Mid-size and large enterprises are rushing to adopt collaboration tools such as Microsoft Office SharePoint and IBM’s Lotus Notes with Quickr – and with good reason. These programs help distributed teams communicate more effectively, manage projects and shared materials, while saving companies travel costs and reducing travel-related productivity losses.

Implementing SharePoint or Notes is probably beyond the abilities and resources of most small businesses, but smaller companies can get many of the same capabilities with easy-to-use, relatively inexpensive hosted or software-as-a-service (SaaS) solutions.

We look at three such programs here: the e-mail-centric BlueTie from BlueTie Inc.; CentralDesktop, a more project-oriented tool from Central Desktop Inc.; and GoToMeeting, a Web conferencing service from Citrix Online LLC.

While none of them are as comprehensive or well integrated as SharePoint or Notes/Quickr, they do offer a couple of advantages.

Because they’re Web-based, people outside the corporate firewall, including employees working at home, suppliers and customers, can also easily participate, as long as they have an Internet connection. SaaS offerings are very inexpensive, and in some cases free.

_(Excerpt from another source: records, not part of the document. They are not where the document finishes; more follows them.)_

`src/rtl/pkg_buffer_if.sv`:
```
// Detector-side capture inputs and the replay stream of the packet buffer.
interface pkg_buffer_if #(
  parameter int WIDTH = 16,
  parameter int DEPTH = 64
);
  localparam int LW = $clog2(DEPTH) + 1;

  logic [2*WIDTH-1:0] data_i;
  logic               start_i;
  logic               valid_i;
  logic [2*WIDTH-1:0] pkt_data_o;
  logic               pkt_valid_o;
  logic               pkt_ready_i;
  logic               pkt_last_o;
  logic [LW-1:0]      pkt_len_o;

  modport slave (
    input  data_i, start_i, valid_i, pkt_ready_i,
    output pkt_data_o, pkt_valid_o, pkt_last_o, pkt_len_o
  );

  modport master (
    output data_i, start_i, valid_i, pkt_ready_i,
    input  pkt_data_o, pkt_valid_o, pkt_last_o, pkt_len_o
  );
endinterface

```
`src/rtl/pkg_buffer.sv`:
```
// Single-packet capture buffer: stores words while start_i is high, replays them
// on a ready/valid stream after the closing valid_i pulse, and counts drops.
module pkg_buffer #(
  parameter int WIDTH = 16,
  parameter int DEPTH = 64
) (
  input  logic              clk,
  input  logic              rst,
  pkg_buffer_if.slave       bus,
  output logic              busy_o,
  output logic [7:0]        drop_cnt_o
);
  localparam int AW = $clog2(DEPTH);
  localparam int DW = 2 * WIDTH;
  localparam logic [AW:0]   FULL = (AW+1)'(DEPTH);
  localparam logic [DW-1:0] STOP = {1'b1, {(DW-1){1'b0}}};

  typedef enum logic [1:0] {S_IDLE, S_CAPTURE, S_DISCARD, S_DRAIN} state_t;

  state_t        r_state;
  logic [DW-1:0] r_mem [DEPTH];
  logic [AW:0]   r_cnt;
  logic [AW-1:0] r_wptr, r_rptr;
  logic          r_start_d;
  logic [DW-1:0] r_data;
  logic          r_valid, r_last, r_busy;
  logic [AW:0]   r_len;
  logic [7:0]    r_drop;

  logic          w_stop, w_rise, w_xfer, w_we, w_drop_inc;
  logic [AW-1:0] w_waddr, w_rnext;

  assign w_stop  = (bus.data_i == STOP);
  assign w_rise  = bus.start_i & ~r_start_d;
  assign w_xfer  = r_valid & bus.pkt_ready_i;
  assign w_rnext = r_rptr + 1'b1;
  assign w_waddr = (r_state == S_IDLE) ? '0 : r_wptr;

  assign w_we = ((r_state == S_IDLE) && w_rise && !w_stop) ||
                ((r_state == S_CAPTURE) && !bus.valid_i && bus.start_i &&
                 !w_stop && (r_cnt != FULL));

  // Overflow of the current capture, or a packet that starts while replaying.
  assign w_drop_inc = ((r_state == S_CAPTURE) && !bus.valid_i && bus.start_i &&
                       !w_stop && (r_cnt == FULL)) ||
                      ((r_state == S_DRAIN) && w_rise);

  always_ff @(posedge clk) begin
    if (w_we) r_mem[w_waddr] <= bus.data_i;
  end

  always_ff @(posedge clk or negedge rst) begin
    if (!rst) begin
      r_state   <= S_IDLE;
      r_cnt     <= '0;
      r_wptr    <= '0;
      r_rptr    <= '0;
      r_start_d <= 1'b0;
      r_data    <= '0;
      r_valid   <= 1'b0;
      r_last    <= 1'b0;
      r_busy    <= 1'b0;
      r_len     <= '0;
      r_drop    <= '0;
    end else begin
      r_start_d <= bus.start_i;
      if (w_drop_inc && (r_drop != 8'hff)) r_drop <= r_drop + 8'd1;
      case (r_state)
        S_IDLE: begin
          // A leading stop marker opens the packet without storing anything.
          if (w_rise) begin
            r_state <= S_CAPTURE;
            r_busy  <= 1'b1;
            r_cnt   <= w_stop ? '0 : (AW+1)'(1);
            r_wptr  <= w_stop ? '0 : AW'(1);
          end
        end
        S_CAPTURE: begin
          if (bus.valid_i) begin
            if (r_cnt == '0) begin
              r_state <= S_IDLE;
              r_busy  <= 1'b0;
            end else begin
              r_state <= S_DRAIN;
              r_len   <= r_cnt;
              r_rptr  <= '0;
              r_data  <= r_mem['0];
              r_valid <= 1'b1;
              r_last  <= (r_cnt == (AW+1)'(1));
            end
          end else if (bus.start_i && !w_stop) begin
            if (r_cnt != FULL) begin
              r_cnt  <= r_cnt + 1'b1;
              r_wptr <= r_wptr + 1'b1;
            end else begin
              r_state <= S_DISCARD;
              r_busy  <= 1'b0;
            end
          end
        end
        S_DISCARD: begin
          if (bus.valid_i) r_state <= S_IDLE;
        end
        S_DRAIN: begin
          if (w_xfer) begin
            if (r_last) begin
              r_state <= S_IDLE;
              r_busy  <= 1'b0;
              r_valid <= 1'b0;
              r_last  <= 1'b0;
              r_cnt   <= '0;
            end else begin
              r_rptr <= w_rnext;
              r_data <= r_mem[w_rnext];
              r_last <= (({1'b0, w_rnext} + 1'b1) == r_len);
            end
          end
        end
        default: r_state <= S_IDLE;
      endcase
    end
  end

  assign bus.pkt_data_o  = r_data;
  assign bus.pkt_valid_o = r_valid;
  assign bus.pkt_last_o  = r_last;
  assign bus.pkt_len_o   = r_len;
  assign busy_o          = r_busy;
  assign drop_cnt_o      = r_drop;
endmodule

```
`src/flat_wrapper.sv`:
```
// flat-port wrapper written by rule: the top's interface ports become plain ports
module pkg_buffer_flat 
#(
  parameter int WIDTH = 16,
  parameter int DEPTH = 64
)
  (clk, rst, busy_o, drop_cnt_o, bus_data_i, bus_start_i, bus_valid_i, bus_pkt_ready_i, bus_pkt_data_o, bus_pkt_valid_o, bus_pkt_last_o, bus_pkt_len_o);
  pkg_buffer_if #(.WIDTH(WIDTH), .DEPTH(DEPTH)) bus_i ();
  input  logic clk;
  input  logic rst;
  output logic busy_o;
  output logic [7:0] drop_cnt_o;
  input wire logic [$bits(bus_i.data_i)-1:0] bus_data_i;
  input wire logic [$bits(bus_i.start_i)-1:0] bus_start_i;
  input wire logic [$bits(bus_i.valid_i)-1:0] bus_valid_i;
  input wire logic [$bits(bus_i.pkt_ready_i)-1:0] bus_pkt_ready_i;
  output wire logic [$bits(bus_i.pkt_data_o)-1:0] bus_pkt_data_o;
  output wire logic [$bits(bus_i.pkt_valid_o)-1:0] bus_pkt_valid_o;
  output wire logic [$bits(bus_i.pkt_last_o)-1:0] bus_pkt_last_o;
  output wire logic [$bits(bus_i.pkt_len_o)-1:0] bus_pkt_len_o;
  assign bus_i.data_i = bus_data_i;
  assign bus_i.start_i = bus_start_i;
  assign bus_i.valid_i = bus_valid_i;
  assign bus_i.pkt_ready_i = bus_pkt_ready_i;
  assign bus_pkt_data_o = bus_i.pkt_data_o;
  assign bus_pkt_valid_o = bus_i.pkt_valid_o;
  assign bus_pkt_last_o = bus_i.pkt_last_o;
  assign bus_pkt_len_o = bus_i.pkt_len_o;
  pkg_buffer #(.WIDTH(WIDTH), .DEPTH(DEPTH)) u_core (.clk(clk), .rst(rst), .bus(bus_i), .busy_o(busy_o), .drop_cnt_o(drop_cnt_o));
endmodule
```
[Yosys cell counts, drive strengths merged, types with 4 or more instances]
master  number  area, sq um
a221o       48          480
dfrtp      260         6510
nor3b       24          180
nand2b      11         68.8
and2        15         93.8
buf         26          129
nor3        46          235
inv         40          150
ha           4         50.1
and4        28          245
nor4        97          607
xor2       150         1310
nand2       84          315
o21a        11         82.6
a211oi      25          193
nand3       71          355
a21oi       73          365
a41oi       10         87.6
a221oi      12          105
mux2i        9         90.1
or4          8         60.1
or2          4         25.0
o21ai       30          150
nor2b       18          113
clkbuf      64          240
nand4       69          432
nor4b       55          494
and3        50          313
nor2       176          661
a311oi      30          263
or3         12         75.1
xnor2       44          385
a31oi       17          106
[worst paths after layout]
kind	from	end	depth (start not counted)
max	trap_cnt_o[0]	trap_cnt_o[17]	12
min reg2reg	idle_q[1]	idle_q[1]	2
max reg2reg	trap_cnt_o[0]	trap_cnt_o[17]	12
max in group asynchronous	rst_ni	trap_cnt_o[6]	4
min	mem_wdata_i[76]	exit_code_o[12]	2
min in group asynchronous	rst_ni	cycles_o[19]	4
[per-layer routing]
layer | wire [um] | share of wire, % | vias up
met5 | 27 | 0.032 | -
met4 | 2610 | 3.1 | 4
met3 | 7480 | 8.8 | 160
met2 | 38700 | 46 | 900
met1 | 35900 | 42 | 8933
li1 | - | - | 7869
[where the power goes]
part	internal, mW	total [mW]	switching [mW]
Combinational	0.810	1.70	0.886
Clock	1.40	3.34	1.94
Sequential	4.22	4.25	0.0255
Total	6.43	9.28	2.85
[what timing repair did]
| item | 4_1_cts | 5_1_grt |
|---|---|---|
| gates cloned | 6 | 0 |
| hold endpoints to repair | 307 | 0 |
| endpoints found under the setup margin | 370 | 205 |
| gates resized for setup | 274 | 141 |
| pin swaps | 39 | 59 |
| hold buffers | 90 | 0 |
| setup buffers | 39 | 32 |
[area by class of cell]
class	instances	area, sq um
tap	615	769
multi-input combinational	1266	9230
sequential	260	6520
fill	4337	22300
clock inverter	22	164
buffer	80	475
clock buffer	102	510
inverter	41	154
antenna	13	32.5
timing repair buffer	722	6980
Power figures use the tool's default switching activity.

These three are just a few of the many. In fact, Internet-based collaboration solutions are fast becoming a glut on the market, especially conferencing services. Recent new entrants include Yuuguu, a virtually free Skype-inspired teleconference service, HearMe, an inexpensive IP-based video conferencing and screen-sharing solution from AVM Software Inc. and SightSpeed, another video conferencing service.

And then there are tools organized around wiki – collaborative knowledge base production – and/or blogging capabilities, products such as Basecamp from 37signals LLC, Clearspace from Jive Software, Confluence from Atlassian and  TeamPage from Traction Software.

“The market is messy,” notes consultant Kathleen Reidy, a senior analyst with The 451 Group. “It’s hard for companies to figure out which is the right technology for what they’re trying to do.”

The three products we look at, BlueTie, CentralDesktop and GoToMeeting, all have different feature sets, although BlueTie and CentralDesktop do overlap.